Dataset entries
━━━━━━━━━━━━━━━━
<file path="src/rtl/intc_pkg.sv">
// Shared constants and types for the interrupt controller register block.
// Latency: n/a (declarations only).
// Backpressure: n/a.
package intc_pkg;

    localparam logic [31:0] INTC_ADDR_BASE = 32'h0009_0000;
    localparam int          INTC_NUM_REGS  = 20;

    // Byte offsets of the word registers relative to INTC_ADDR_BASE
    localparam logic [7:0] INTCR_OFS = 8'h00;
    localparam logic [7:0] INTSR_OFS = 8'h04;
    localparam logic [7:0] IENR_OFS  = 8'h08;
    localparam logic [7:0] IDISR_OFS = 8'h0C;
    localparam logic [7:0] IPNDR_OFS = 8'h10;
    localparam logic [7:0] ICLRR_OFS = 8'h14;
    localparam logic [7:0] IMSKR_OFS = 8'h18;
    localparam logic [7:0] IVECR_OFS = 8'h1C;
    localparam logic [7:0] ITRGR_OFS = 8'h20;
    localparam logic [7:0] IPOLR_OFS = 8'h24;
    localparam logic [7:0] IPR0_OFS  = 8'h28;
    localparam logic [7:0] IPR1_OFS  = 8'h2C;
    localparam logic [7:0] IPR2_OFS  = 8'h30;
    localparam logic [7:0] IPR3_OFS  = 8'h34;
    localparam logic [7:0] IPR4_OFS  = 8'h38;
    localparam logic [7:0] IPR5_OFS  = 8'h3C;
    localparam logic [7:0] IPR6_OFS  = 8'h40;
    localparam logic [7:0] IPR7_OFS  = 8'h44;
    localparam logic [7:0] IPR8_OFS  = 8'h48;
    localparam logic [7:0] IPRN_OFS  = 8'h4C;

    typedef enum logic {IDLE, ACCESS} apb_state_t;

endpackage

</file>
<file path="src/rtl/intc_apb_decode.sv">
// Address decode: register index plus the illegal-access flag (misaligned, out of range, RO write).
// Latency: purely combinational.
// Backpressure: none; evaluates whatever address is presented.
module intc_apb_decode #(
    parameter int                    ADDR_WIDTH = 32,
    parameter logic [ADDR_WIDTH-1:0] ADDR_BASE  = 32'h0009_0000,
    parameter int                    NUM_REGS   = 20,
    parameter int                    IDX_WIDTH  = (NUM_REGS > 1) ? $clog2(NUM_REGS) : 1,
    parameter logic [NUM_REGS-1:0]   RO_MASK    = '0
) (
    input  logic [ADDR_WIDTH-1:0] paddr,
    input  logic                  pwrite,
    output logic                  err,
    output logic [IDX_WIDTH-1:0]  idx
);

    localparam logic [ADDR_WIDTH-1:0] LAST_WORD = ADDR_WIDTH'(NUM_REGS - 1);

    logic [ADDR_WIDTH-1:0] ofs;
    logic [ADDR_WIDTH-1:0] word;
    logic                  aligned;
    logic                  in_range;
    logic                  ro;

    // Word offset from the base, range/alignment tests and the read-only lookup
    always_comb begin
        ofs      = paddr - ADDR_BASE;
        word     = ofs >> 2;
        aligned  = (paddr[1:0] == 2'b00);
        in_range = (paddr >= ADDR_BASE) && (word <= LAST_WORD);
        idx      = word[IDX_WIDTH-1:0];
        ro       = 1'b0;
        for (int i = 0; i < NUM_REGS; i++) begin
            if (in_range && (word == ADDR_WIDTH'(i))) begin
                ro = RO_MASK[i];
            end
        end
        err = !aligned || !in_range || (pwrite && ro);
    end

endmodule

</file>
<file path="src/rtl/intc_apb_if.sv">
// APB3 slave front-end: latches the setup phase, inserts WAIT_CYCLES wait states, strobes the register file.
// Latency: setup cycle plus 1+WAIT_CYCLES access cycles; PREADY/PRDATA/strobes are combinational.
// Backpressure: PREADY held low during wait states; dropping PSEL/PENABLE mid-access aborts without a strobe.
module intc_apb_if
    import intc_pkg::*;
#(
    parameter int                    ADDR_WIDTH  = 32,
    parameter int                    DATA_WIDTH  = 32,
    parameter logic [ADDR_WIDTH-1:0] ADDR_BASE   = ADDR_WIDTH'(INTC_ADDR_BASE),
    parameter int                    NUM_REGS    = INTC_NUM_REGS,
    parameter int                    WAIT_CYCLES = 0,
    parameter logic [NUM_REGS-1:0]   RO_MASK     = '0
) (
    input  logic                  PCLK,
    input  logic                  PRESETn,
    input  logic                  PSEL,
    input  logic                  PENABLE,
    input  logic                  PWRITE,
    input  logic [ADDR_WIDTH-1:0] PADDR,
    input  logic [DATA_WIDTH-1:0] PWDATA,
    output logic [DATA_WIDTH-1:0] PRDATA,
    output logic                  PREADY,
    output logic                  PSLVERR,
    output logic [ADDR_WIDTH-1:0] reg_addr,
    output logic [DATA_WIDTH-1:0] reg_wdata,
    output logic                  wren,
    output logic                  rden,
    input  logic [DATA_WIDTH-1:0] rdata_in
);

    localparam int               CNT_W   = (WAIT_CYCLES > 0) ? $clog2(WAIT_CYCLES + 1) : 1;
    localparam logic [CNT_W-1:0] CNT_MAX = CNT_W'(WAIT_CYCLES);
    localparam int               IDX_W   = (NUM_REGS > 1) ? $clog2(NUM_REGS) : 1;

    apb_state_t       state_q;
    apb_state_t       state_d;
    logic [CNT_W-1:0] cnt_q;
    logic [CNT_W-1:0] cnt_d;
    logic             wr_q;
    logic             err_q;
    logic             setup;
    logic             dec_err;
    // The index is consumed by verification models; this block only needs the error flag
    logic [IDX_W-1:0] dec_idx_unused;

    intc_apb_decode #(
        .ADDR_WIDTH (ADDR_WIDTH),
        .ADDR_BASE  (ADDR_BASE),
        .NUM_REGS   (NUM_REGS),
        .IDX_WIDTH  (IDX_W),
        .RO_MASK    (RO_MASK)
    ) u_decode (
        .paddr  (PADDR),
        .pwrite (PWRITE),
        .err    (dec_err),
        .idx    (dec_idx_unused)
    );

    // State, wait counter and the setup-phase capture of address, data, direction and error
    always_ff @(posedge PCLK) begin
        if (!PRESETn) begin
            state_q   <= IDLE;
            cnt_q     <= '0;
            reg_addr  <= '0;
            reg_wdata <= '0;
            wr_q      <= 1'b0;
            err_q     <= 1'b0;
        end else begin
            state_q <= state_d;
            cnt_q   <= cnt_d;
            if (setup) begin
                reg_addr  <= PADDR;
                reg_wdata <= PWDATA;
                wr_q      <= PWRITE;
                err_q     <= dec_err;
            end
        end
    end

    // Next state, counter advance and PREADY; an access phase without a setup phase is ignored
    always_comb begin
        state_d = state_q;
        cnt_d   = cnt_q;
        setup   = 1'b0;
        PREADY  = 1'b0;
        case (state_q)
            IDLE: begin
                if (PSEL && !PENABLE) begin
                    setup   = 1'b1;
                    cnt_d   = '0;
                    state_d = ACCESS;
                end
            end
            ACCESS: begin
                if (!(PSEL && PENABLE)) begin
                    state_d = IDLE;
                end else if (cnt_q == CNT_MAX) begin
                    PREADY  = 1'b1;
                    state_d = IDLE;
                end else begin
                    cnt_d = cnt_q + 1'b1;
                end
            end
        endcase
    end

    // Completion-cycle outputs; errored accesses return zero data and never strobe
    always_comb begin
        wren    = PREADY && wr_q && !err_q;
        rden    = PREADY && !wr_q && !err_q;
        PSLVERR = PREADY && err_q;
        PRDATA  = rden ? rdata_in : '0;
    end

endmodule

</file>
<file path="config.mk">
export PLATFORM = sky130hd
export DESIGN_NAME = intc_apb_if
export DESIGN_NICKNAME = d
export VERILOG_FILES = /design/src/rtl/intc_pkg.sv /design/src/rtl/intc_apb_decode.sv /design/src/rtl/intc_apb_if.sv
export SDC_FILE = /design/constraint.sdc
export NUM_CORES = 1
export LEC_CHECK = 0
export BUFFER_PORTS_ARGS = -buffer_cell sky130_fd_sc_hd__buf_2
export CORE_MARGIN = 2
export CORE_UTILIZATION = 41
export DETAILED_ROUTE_END_ITERATION = 8
export GPL_ROUTABILITY_DRIVEN = 0
export PLACE_DENSITY_LB_ADDON = 0.3
export SLEW_MARGIN = 20
export SYNTH_ARGS = -nofsm -noshare
export SYNTH_HDL_FRONTEND = slang
export SYNTH_SLANG_ARGS = --single-unit
</file>
<file path="constraint.sdc">
create_clock -name PCLK -period 1.6 [get_ports PCLK]
set_input_delay 0.4 -clock PCLK [delete_from_list [all_inputs] [get_ports PCLK]]
set_output_delay 0.4 -clock PCLK [all_outputs]
set_load 0.01 [all_outputs]
</file>
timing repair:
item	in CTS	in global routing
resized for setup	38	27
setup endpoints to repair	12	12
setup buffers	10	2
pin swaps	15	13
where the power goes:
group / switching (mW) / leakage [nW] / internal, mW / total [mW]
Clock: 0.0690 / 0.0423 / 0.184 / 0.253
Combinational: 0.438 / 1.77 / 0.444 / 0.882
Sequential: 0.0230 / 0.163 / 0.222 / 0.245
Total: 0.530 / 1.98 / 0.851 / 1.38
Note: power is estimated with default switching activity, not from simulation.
===== src/rtl/injector_fifo.sv =====
// Small synchronous FIFO holding host packets waiting to be serialised.
// Ports:
//   clk, rst_n        clock, async active-low reset (empties the FIFO)
//   push, wdata       write strobe/data (caller only pushes when not_full)
//   pop, rdata        read strobe, head-of-queue data (valid when not_empty)
//   not_full          registered occupancy < DEPTH
//   not_empty         registered occupancy != 0
//   not_empty_d       occupancy after this edge != 0 (for registered status)
module injector_fifo #(
  parameter int DEPTH = 2,
  parameter int WIDTH = 16
) (
  input  logic             clk,
  input  logic             rst_n,
  input  logic             push,
  input  logic [WIDTH-1:0] wdata,
  input  logic             pop,
  output logic [WIDTH-1:0] rdata,
  output logic             not_full,
  output logic             not_empty,
  output logic             not_empty_d
);
  localparam int PTR_W = (DEPTH > 1) ? $clog2(DEPTH) : 1;
  localparam int CNT_W = $clog2(DEPTH + 1);

  logic [WIDTH-1:0] mem_q [DEPTH];
  logic [PTR_W-1:0] wr_ptr_q, wr_ptr_d, rd_ptr_q, rd_ptr_d;
  logic [CNT_W-1:0] cnt_q, cnt_d;

  // Pointers wrap explicitly so non-power-of-two depths work.
  always_comb begin
    wr_ptr_d = wr_ptr_q;
    rd_ptr_d = rd_ptr_q;
    cnt_d    = cnt_q;
    if (push) wr_ptr_d = (wr_ptr_q == PTR_W'(DEPTH - 1)) ? '0 : wr_ptr_q + PTR_W'(1);
    if (pop)  rd_ptr_d = (rd_ptr_q == PTR_W'(DEPTH - 1)) ? '0 : rd_ptr_q + PTR_W'(1);
    case ({push, pop})
      2'b10:   cnt_d = cnt_q + CNT_W'(1);
      2'b01:   cnt_d = cnt_q - CNT_W'(1);
      default: cnt_d = cnt_q;
    endcase
  end

  always_ff @(posedge clk or negedge rst_n) begin
    if (!rst_n) begin
      wr_ptr_q <= '0;
      rd_ptr_q <= '0;
      cnt_q    <= '0;
    end else begin
      wr_ptr_q <= wr_ptr_d;
      rd_ptr_q <= rd_ptr_d;
      cnt_q    <= cnt_d;
    end
  end

  // Storage needs no reset: contents are only read when occupancy says so.
  always_ff @(posedge clk) begin
    if (push) mem_q[wr_ptr_q] <= wdata;
  end

  assign rdata       = mem_q[rd_ptr_q];
  assign not_full    = (cnt_q < CNT_W'(DEPTH));
  assign not_empty   = (cnt_q != '0);
  assign not_empty_d = (cnt_d != '0);
endmodule


===== src/rtl/node_packet_injector.sv =====
// Host-side packet injector: buffers host packets, prepends the
// {dest, src} header and shifts frames MSB-first into a node's serial input.
// Ports:
//   shiftInCLK, resetN     clock, async active-low reset
//   txValid/txReady        host handshake; txDest, txPayload packet fields
//   linkHold               node busy; only blocks the start of a frame
//   shiftOutData/CS        serial data and frame enable to the node
//   txDropSelf             pulse: a self-addressed packet was discarded
//   sentCount              completed frames (8-bit, wraps)
//   busy                   FSM not idle or FIFO non-empty
module node_packet_injector import interconnect_pkg::*; #(
  parameter logic [IP_WIDTH-1:0] NODE_IP = 3'b000,
  parameter int PACKET_WIDTH = 16,
  parameter int GAP_CYCLES   = 1,
  parameter int FIFO_DEPTH   = 2
) (
  input  logic                             shiftInCLK,
  input  logic                             resetN,
  input  logic                             txValid,
  input  logic [IP_WIDTH-1:0]              txDest,
  input  logic [PACKET_WIDTH-HDR_WIDTH-1:0] txPayload,
  output logic                             txReady,
  input  logic                             linkHold,
  output logic                             shiftOutData,
  output logic                             shiftOutCS,
  output logic                             txDropSelf,
  output logic [7:0]                       sentCount,
  output logic                             busy
);
  localparam int PAY_W = PACKET_WIDTH - HDR_WIDTH;
  localparam int CNT_W = $clog2(PACKET_WIDTH + GAP_CYCLES + 1);

  link_state_e             state_q, state_d;
  logic [PACKET_WIDTH-1:0] shreg_q, shreg_d, frame, head;
  logic [CNT_W-1:0]        cnt_q, cnt_d;
  logic [7:0]              sent_q, sent_d;
  logic cs_q, cs_d, data_q, data_d, drop_q, drop_d, busy_q, busy_d;
  logic accept, self_addr, push, pop, fifo_not_empty, fifo_not_empty_d;

  assign accept    = txValid && txReady;
  assign self_addr = (txDest == NODE_IP);
  assign push      = accept && !self_addr;

  always_comb begin
    frame = '0;
    frame[PACKET_WIDTH-1-DEST_OFS -: IP_WIDTH] = txDest;
    frame[PACKET_WIDTH-1-SRC_OFS  -: IP_WIDTH] = NODE_IP;
    frame[PAY_W-1:0] = txPayload;
  end

  injector_fifo #(.DEPTH(FIFO_DEPTH), .WIDTH(PACKET_WIDTH)) u_fifo (
    .clk        (shiftInCLK),
    .rst_n      (resetN),
    .push       (push),
    .wdata      (frame),
    .pop        (pop),
    .rdata      (head),
    .not_full   (txReady),
    .not_empty  (fifo_not_empty),
    .not_empty_d(fifo_not_empty_d)
  );

  // cnt_q holds bits still to present in SHIFT, and remaining gap cycles in GAP.
  // The start edge presents the MSB directly from the FIFO head.
  always_comb begin
    state_d = state_q;
    shreg_d = shreg_q;
    cnt_d   = cnt_q;
    sent_d  = sent_q;
    cs_d    = 1'b0;
    data_d  = 1'b0;
    pop     = 1'b0;
    case (state_q)
      ST_IDLE: begin
        if (fifo_not_empty && !linkHold) begin
          pop     = 1'b1;
          state_d = ST_SHIFT;
          cs_d    = 1'b1;
          data_d  = head[PACKET_WIDTH-1];
          shreg_d = head << 1;
          cnt_d   = CNT_W'(PACKET_WIDTH - 1);
        end
      end
      ST_SHIFT: begin
        if (cnt_q == '0) begin
          state_d = ST_GAP;
          sent_d  = sent_q + 8'd1;
          cnt_d   = CNT_W'(GAP_CYCLES - 1);
        end else begin
          cs_d    = 1'b1;
          data_d  = shreg_q[PACKET_WIDTH-1];
          shreg_d = shreg_q << 1;
          cnt_d   = cnt_q - CNT_W'(1);
        end
      end
      ST_GAP: begin
        if (cnt_q == '0) state_d = ST_IDLE;
        else             cnt_d   = cnt_q - CNT_W'(1);
      end
      default: state_d = ST_IDLE;
    endcase
    drop_d = accept && self_addr;
    busy_d = (state_d != ST_IDLE) || fifo_not_empty_d;
  end

  always_ff @(posedge shiftInCLK or negedge resetN) begin
    if (!resetN) begin
      state_q <= ST_IDLE;
      shreg_q <= '0;
      cnt_q   <= '0;
      sent_q  <= '0;
      cs_q    <= 1'b0;
      data_q  <= 1'b0;
      drop_q  <= 1'b0;
      busy_q  <= 1'b0;
    end else begin
      state_q <= state_d;
      shreg_q <= shreg_d;
      cnt_q   <= cnt_d;
      sent_q  <= sent_d;
      cs_q    <= cs_d;
      data_q  <= data_d;
      drop_q  <= drop_d;
      busy_q  <= busy_d;
    end
  end

  assign shiftOutCS   = cs_q;
  assign shiftOutData = data_q;
  assign txDropSelf   = drop_q;
  assign sentCount    = sent_q;
  assign busy         = busy_q;
endmodule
━━━━━━━━━━━━━━━━
■ Work order: Scan the data above and report each line in which "flag" is present.

■ Task response:
// Address decode: register index plus the illegal-access flag (misaligned, out of range, RO write).
    // The index is consumed by verification models; this block only needs the error flag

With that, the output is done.